(Source data)
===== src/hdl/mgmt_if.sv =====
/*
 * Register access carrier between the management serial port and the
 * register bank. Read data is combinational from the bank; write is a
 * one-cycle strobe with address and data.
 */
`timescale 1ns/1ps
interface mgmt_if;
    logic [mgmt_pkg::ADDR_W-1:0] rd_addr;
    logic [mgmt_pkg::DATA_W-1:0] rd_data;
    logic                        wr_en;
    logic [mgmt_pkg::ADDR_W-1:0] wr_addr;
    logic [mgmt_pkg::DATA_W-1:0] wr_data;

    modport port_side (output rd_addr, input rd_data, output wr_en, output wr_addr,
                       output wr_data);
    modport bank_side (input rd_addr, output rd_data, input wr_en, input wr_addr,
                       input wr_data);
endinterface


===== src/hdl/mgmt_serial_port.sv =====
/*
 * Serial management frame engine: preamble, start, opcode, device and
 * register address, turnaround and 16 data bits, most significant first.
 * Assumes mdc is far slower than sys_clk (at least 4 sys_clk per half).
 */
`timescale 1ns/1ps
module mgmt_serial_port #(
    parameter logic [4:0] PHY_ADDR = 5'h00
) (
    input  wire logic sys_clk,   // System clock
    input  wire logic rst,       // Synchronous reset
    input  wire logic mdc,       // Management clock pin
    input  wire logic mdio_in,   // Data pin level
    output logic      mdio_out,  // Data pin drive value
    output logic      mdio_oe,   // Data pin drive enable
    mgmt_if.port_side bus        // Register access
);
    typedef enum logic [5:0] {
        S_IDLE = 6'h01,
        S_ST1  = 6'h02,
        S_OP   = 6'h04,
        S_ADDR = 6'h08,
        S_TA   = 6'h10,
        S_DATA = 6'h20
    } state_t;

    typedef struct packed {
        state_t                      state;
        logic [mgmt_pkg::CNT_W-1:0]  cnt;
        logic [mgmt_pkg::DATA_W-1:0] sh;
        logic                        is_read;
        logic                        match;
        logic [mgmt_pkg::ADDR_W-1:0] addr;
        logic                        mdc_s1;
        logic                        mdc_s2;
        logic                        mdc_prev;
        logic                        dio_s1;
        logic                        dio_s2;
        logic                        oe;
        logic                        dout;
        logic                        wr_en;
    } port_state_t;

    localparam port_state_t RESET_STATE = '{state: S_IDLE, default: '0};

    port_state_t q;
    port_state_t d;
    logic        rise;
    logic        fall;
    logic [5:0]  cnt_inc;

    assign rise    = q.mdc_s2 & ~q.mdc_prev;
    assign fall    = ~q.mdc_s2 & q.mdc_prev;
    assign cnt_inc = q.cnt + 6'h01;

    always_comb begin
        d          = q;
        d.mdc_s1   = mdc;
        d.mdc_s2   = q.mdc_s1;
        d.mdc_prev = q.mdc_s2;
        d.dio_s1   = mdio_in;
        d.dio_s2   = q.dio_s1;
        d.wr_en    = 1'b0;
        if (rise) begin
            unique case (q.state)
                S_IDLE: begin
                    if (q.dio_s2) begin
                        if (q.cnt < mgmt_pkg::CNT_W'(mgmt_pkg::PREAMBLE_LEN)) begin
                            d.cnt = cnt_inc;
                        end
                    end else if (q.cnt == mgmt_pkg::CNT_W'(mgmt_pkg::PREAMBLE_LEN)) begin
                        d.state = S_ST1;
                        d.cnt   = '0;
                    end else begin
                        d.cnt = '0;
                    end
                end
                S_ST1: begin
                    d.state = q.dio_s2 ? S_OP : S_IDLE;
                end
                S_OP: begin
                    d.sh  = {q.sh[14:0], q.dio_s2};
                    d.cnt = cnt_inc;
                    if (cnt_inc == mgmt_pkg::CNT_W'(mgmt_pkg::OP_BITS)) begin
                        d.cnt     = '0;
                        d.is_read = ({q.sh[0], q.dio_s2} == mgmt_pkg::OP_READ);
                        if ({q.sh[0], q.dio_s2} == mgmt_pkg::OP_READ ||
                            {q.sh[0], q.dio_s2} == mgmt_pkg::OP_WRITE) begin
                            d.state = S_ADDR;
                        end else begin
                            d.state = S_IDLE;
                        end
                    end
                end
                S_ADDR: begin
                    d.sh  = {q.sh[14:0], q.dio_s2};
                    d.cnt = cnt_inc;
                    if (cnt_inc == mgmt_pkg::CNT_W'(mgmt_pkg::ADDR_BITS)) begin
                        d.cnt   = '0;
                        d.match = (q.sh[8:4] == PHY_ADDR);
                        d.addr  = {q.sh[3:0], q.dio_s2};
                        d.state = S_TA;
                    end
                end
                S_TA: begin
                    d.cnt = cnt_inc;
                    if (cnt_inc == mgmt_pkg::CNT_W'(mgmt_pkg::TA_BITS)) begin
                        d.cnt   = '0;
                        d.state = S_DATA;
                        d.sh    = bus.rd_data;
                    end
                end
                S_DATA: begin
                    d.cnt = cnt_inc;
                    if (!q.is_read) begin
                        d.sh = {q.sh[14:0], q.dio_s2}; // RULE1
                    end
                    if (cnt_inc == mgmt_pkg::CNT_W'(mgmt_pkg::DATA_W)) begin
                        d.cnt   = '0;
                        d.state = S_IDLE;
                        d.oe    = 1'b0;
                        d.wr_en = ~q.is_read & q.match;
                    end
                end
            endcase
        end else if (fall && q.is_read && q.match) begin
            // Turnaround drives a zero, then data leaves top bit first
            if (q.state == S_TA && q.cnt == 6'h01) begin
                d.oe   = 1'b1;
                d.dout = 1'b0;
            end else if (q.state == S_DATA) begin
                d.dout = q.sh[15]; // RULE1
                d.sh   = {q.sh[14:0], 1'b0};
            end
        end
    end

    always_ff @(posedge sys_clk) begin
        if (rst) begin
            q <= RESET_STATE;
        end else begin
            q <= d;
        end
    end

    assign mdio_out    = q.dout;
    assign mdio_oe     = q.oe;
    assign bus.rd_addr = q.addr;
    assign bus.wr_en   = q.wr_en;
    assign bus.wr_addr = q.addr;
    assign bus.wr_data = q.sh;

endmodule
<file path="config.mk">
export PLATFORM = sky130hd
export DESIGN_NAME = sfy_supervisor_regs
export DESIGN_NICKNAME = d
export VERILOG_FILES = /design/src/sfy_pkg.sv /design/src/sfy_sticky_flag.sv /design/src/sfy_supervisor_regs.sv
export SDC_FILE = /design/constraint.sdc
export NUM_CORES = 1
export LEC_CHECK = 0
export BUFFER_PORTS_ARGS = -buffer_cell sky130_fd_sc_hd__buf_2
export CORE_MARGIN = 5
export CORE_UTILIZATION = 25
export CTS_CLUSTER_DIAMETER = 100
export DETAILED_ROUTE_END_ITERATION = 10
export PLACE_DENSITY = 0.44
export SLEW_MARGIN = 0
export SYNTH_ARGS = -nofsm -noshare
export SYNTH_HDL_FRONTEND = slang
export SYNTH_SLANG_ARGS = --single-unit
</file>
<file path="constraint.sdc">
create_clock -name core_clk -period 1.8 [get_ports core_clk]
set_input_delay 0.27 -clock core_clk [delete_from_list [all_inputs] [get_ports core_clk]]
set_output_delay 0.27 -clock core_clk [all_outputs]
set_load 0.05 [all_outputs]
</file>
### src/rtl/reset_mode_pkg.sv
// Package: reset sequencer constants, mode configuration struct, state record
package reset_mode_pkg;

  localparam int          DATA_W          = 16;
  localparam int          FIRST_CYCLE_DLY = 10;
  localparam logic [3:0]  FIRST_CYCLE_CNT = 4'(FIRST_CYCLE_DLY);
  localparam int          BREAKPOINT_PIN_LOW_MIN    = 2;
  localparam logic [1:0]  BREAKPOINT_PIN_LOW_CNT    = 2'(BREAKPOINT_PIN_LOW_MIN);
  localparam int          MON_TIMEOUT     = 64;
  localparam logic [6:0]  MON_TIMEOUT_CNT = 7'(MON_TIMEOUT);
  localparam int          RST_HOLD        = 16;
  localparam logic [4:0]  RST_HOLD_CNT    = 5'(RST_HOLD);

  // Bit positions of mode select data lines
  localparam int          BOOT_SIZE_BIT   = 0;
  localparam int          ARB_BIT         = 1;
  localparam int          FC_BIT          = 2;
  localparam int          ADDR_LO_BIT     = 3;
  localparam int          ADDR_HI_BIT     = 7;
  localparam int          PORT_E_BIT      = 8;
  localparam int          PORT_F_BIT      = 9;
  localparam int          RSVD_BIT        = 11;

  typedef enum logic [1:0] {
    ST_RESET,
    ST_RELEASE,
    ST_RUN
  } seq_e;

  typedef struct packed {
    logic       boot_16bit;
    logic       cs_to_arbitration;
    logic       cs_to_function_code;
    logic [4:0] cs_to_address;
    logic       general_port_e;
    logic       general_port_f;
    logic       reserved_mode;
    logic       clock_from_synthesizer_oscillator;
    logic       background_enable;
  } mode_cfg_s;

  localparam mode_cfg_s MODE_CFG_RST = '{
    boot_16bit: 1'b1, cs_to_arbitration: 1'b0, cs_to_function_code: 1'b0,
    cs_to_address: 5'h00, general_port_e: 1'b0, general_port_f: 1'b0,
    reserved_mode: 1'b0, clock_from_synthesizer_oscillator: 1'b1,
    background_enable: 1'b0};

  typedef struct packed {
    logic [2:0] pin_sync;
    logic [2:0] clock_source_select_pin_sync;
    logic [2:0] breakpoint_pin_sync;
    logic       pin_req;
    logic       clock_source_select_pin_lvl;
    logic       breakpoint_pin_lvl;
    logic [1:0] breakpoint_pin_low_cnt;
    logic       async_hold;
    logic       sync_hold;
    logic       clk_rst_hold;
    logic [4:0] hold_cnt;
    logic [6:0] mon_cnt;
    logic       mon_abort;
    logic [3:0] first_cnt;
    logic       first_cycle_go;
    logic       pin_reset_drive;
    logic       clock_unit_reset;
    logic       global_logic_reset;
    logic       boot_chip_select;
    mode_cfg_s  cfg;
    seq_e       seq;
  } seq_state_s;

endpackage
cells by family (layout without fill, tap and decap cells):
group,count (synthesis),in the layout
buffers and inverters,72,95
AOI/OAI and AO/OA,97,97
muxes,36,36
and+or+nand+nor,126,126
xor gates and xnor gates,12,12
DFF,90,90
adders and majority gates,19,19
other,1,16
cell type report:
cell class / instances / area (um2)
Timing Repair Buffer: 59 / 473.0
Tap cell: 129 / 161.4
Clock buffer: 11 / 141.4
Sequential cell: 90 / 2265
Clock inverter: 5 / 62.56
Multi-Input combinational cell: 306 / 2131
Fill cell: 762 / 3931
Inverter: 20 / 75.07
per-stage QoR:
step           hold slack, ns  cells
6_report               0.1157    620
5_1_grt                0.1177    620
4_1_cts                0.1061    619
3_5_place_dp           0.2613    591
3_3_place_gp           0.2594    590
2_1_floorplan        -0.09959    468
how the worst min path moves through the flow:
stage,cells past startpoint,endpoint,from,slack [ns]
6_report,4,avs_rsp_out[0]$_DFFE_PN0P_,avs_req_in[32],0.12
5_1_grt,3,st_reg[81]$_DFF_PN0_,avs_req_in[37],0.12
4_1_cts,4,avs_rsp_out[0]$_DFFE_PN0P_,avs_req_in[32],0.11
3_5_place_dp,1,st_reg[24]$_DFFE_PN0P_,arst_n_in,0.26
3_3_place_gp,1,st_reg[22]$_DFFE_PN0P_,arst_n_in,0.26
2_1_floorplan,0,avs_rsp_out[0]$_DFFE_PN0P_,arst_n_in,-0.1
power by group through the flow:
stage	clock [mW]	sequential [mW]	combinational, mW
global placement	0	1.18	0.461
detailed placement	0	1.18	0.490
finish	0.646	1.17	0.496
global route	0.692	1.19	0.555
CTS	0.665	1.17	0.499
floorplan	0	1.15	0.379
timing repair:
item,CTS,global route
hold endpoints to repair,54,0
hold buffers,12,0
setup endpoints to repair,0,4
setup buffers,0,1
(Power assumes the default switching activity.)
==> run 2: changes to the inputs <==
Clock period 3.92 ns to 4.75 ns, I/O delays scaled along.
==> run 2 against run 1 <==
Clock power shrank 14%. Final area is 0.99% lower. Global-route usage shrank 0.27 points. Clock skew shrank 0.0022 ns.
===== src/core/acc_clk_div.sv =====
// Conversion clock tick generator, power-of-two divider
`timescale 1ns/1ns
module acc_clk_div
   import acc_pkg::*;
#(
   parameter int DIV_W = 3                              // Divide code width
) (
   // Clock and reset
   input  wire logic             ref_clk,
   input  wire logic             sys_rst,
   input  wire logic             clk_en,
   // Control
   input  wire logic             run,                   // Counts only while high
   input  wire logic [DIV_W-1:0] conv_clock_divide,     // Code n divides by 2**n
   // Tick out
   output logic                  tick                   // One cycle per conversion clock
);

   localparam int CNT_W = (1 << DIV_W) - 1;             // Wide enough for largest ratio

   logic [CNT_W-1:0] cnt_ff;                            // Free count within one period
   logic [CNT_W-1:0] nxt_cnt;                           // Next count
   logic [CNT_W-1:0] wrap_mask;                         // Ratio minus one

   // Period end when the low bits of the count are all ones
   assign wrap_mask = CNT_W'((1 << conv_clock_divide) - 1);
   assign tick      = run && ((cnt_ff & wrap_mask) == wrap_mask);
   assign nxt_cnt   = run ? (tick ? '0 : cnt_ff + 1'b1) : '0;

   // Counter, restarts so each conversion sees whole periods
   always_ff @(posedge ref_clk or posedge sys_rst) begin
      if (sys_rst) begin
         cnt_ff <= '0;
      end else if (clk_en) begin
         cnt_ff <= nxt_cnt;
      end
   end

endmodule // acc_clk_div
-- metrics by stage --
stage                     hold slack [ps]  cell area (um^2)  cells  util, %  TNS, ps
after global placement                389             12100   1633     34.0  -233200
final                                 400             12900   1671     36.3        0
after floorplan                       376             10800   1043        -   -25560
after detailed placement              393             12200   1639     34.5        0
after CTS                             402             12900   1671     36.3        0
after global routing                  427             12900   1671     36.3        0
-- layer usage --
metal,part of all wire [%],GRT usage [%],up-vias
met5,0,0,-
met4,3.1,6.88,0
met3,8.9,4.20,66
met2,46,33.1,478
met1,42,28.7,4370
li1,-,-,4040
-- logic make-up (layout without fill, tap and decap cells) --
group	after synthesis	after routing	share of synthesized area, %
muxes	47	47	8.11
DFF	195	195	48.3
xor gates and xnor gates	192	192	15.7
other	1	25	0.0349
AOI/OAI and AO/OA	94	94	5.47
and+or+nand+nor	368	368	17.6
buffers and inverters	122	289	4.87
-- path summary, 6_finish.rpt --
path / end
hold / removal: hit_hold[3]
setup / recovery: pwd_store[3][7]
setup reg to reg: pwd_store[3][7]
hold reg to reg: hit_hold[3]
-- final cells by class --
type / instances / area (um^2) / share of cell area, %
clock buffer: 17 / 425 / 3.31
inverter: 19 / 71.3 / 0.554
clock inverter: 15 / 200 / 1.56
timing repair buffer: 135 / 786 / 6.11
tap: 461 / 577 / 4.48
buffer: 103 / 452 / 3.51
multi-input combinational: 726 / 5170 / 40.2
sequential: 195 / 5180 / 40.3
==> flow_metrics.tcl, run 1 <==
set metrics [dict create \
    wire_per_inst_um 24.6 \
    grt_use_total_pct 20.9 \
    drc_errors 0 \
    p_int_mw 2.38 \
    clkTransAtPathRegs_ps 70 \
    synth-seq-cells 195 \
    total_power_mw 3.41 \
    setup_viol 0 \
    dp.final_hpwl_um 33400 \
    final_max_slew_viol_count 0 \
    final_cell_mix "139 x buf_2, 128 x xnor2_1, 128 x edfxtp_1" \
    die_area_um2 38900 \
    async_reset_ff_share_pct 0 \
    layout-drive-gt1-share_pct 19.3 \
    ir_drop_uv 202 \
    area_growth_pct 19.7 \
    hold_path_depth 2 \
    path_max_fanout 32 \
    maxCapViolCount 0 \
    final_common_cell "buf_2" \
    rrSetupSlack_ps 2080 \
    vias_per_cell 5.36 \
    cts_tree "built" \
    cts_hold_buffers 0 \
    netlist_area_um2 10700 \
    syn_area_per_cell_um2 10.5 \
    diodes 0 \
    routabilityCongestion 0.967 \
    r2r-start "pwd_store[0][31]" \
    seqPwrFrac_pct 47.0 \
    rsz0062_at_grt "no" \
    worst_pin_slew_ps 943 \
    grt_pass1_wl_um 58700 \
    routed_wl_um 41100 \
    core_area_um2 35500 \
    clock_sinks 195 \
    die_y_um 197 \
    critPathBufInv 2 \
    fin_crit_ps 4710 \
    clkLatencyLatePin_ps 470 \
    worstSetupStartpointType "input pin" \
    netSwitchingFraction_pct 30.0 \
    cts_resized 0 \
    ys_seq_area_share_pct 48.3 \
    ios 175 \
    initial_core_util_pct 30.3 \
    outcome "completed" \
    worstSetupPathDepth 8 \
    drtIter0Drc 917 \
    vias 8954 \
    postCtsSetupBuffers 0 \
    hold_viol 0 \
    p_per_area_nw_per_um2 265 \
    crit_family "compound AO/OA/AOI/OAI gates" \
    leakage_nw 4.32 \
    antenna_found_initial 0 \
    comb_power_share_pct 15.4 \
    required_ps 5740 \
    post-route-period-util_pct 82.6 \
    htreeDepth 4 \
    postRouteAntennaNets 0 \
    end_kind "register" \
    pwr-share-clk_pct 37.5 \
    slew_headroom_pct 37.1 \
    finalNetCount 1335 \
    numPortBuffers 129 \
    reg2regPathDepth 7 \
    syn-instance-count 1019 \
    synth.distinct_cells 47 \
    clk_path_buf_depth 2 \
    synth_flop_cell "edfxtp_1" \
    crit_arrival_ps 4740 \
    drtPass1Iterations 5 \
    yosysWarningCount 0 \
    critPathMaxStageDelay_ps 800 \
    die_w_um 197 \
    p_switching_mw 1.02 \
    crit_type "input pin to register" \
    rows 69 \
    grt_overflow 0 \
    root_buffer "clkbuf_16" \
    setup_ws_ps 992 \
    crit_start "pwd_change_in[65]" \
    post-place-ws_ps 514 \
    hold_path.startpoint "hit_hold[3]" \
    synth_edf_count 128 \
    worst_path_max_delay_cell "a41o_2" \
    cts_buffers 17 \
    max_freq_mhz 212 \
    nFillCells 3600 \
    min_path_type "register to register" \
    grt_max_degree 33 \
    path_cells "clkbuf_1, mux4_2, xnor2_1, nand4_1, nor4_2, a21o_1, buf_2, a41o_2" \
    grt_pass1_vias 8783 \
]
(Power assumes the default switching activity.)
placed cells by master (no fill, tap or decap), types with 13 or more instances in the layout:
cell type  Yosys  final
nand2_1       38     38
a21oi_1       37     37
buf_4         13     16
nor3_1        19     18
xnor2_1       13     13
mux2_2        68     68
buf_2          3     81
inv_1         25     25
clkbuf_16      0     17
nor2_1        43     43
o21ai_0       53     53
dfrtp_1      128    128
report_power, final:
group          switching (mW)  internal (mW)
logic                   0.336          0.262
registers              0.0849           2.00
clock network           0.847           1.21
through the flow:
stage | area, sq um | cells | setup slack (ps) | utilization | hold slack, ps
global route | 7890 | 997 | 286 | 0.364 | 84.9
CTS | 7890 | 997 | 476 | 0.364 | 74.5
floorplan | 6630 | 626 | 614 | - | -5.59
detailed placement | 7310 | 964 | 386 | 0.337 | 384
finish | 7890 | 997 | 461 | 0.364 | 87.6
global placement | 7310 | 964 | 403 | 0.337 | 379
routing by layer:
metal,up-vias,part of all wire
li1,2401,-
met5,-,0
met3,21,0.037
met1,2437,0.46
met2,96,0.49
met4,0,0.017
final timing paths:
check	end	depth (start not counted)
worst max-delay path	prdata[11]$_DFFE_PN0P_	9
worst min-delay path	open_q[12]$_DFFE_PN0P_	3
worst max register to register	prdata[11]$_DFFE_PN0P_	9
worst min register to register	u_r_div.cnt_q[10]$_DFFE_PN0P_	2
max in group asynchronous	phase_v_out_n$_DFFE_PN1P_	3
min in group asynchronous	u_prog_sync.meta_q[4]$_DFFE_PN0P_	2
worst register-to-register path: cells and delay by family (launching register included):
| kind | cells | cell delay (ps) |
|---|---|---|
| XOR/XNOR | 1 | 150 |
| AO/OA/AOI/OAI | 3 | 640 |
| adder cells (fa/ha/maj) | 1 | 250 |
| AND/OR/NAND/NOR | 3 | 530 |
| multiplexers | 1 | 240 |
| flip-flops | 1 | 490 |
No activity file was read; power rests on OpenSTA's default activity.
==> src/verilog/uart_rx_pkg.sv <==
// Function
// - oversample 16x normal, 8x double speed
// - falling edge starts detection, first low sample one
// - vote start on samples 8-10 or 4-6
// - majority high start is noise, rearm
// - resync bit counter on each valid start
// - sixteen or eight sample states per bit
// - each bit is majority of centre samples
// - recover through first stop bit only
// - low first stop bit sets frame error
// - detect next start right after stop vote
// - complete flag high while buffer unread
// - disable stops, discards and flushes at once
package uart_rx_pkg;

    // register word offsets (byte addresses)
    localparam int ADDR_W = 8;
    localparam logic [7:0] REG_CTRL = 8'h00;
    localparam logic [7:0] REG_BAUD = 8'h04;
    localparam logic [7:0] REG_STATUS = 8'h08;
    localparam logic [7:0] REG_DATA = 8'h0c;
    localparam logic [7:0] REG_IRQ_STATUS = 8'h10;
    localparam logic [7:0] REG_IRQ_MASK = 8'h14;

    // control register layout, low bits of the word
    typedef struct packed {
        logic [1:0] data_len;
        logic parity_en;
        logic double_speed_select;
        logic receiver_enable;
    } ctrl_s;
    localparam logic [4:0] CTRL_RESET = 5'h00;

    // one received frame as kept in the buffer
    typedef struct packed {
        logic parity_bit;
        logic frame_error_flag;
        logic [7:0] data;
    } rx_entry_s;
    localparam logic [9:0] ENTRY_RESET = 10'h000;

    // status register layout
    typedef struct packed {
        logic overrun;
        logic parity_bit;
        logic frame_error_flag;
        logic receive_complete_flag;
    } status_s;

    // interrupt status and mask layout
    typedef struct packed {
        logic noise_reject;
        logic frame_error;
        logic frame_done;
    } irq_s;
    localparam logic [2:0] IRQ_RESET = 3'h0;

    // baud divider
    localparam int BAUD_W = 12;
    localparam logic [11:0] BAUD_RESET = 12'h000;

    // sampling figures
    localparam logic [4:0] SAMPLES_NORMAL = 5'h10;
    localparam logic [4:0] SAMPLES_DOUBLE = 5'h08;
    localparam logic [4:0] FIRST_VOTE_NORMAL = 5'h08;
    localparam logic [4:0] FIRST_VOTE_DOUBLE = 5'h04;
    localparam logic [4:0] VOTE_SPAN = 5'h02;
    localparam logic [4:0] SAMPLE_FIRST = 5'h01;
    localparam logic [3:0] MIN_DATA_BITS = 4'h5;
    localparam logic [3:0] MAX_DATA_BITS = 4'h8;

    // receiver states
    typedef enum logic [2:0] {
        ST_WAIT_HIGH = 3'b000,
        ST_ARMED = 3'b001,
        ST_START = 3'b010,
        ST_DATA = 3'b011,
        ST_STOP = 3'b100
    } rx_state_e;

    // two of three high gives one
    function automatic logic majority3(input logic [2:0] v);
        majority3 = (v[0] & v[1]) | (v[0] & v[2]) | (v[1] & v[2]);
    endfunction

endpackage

## EXERCISE DIRECTIONS
Print exactly the lines above, between the one holding "cells by family" and the one holding "Sequential cell: 90 / 2265", inclusive, and nothing besides.

## SOLUTION TO THIS TASK
cells by family (layout without fill, tap and decap cells):
group,count (synthesis),in the layout
buffers and inverters,72,95
AOI/OAI and AO/OA,97,97
muxes,36,36
and+or+nand+nor,126,126
xor gates and xnor gates,12,12
DFF,90,90
adders and majority gates,19,19
other,1,16
cell type report:
cell class / instances / area (um2)
Timing Repair Buffer: 59 / 473.0
Tap cell: 129 / 161.4
Clock buffer: 11 / 141.4
Sequential cell: 90 / 2265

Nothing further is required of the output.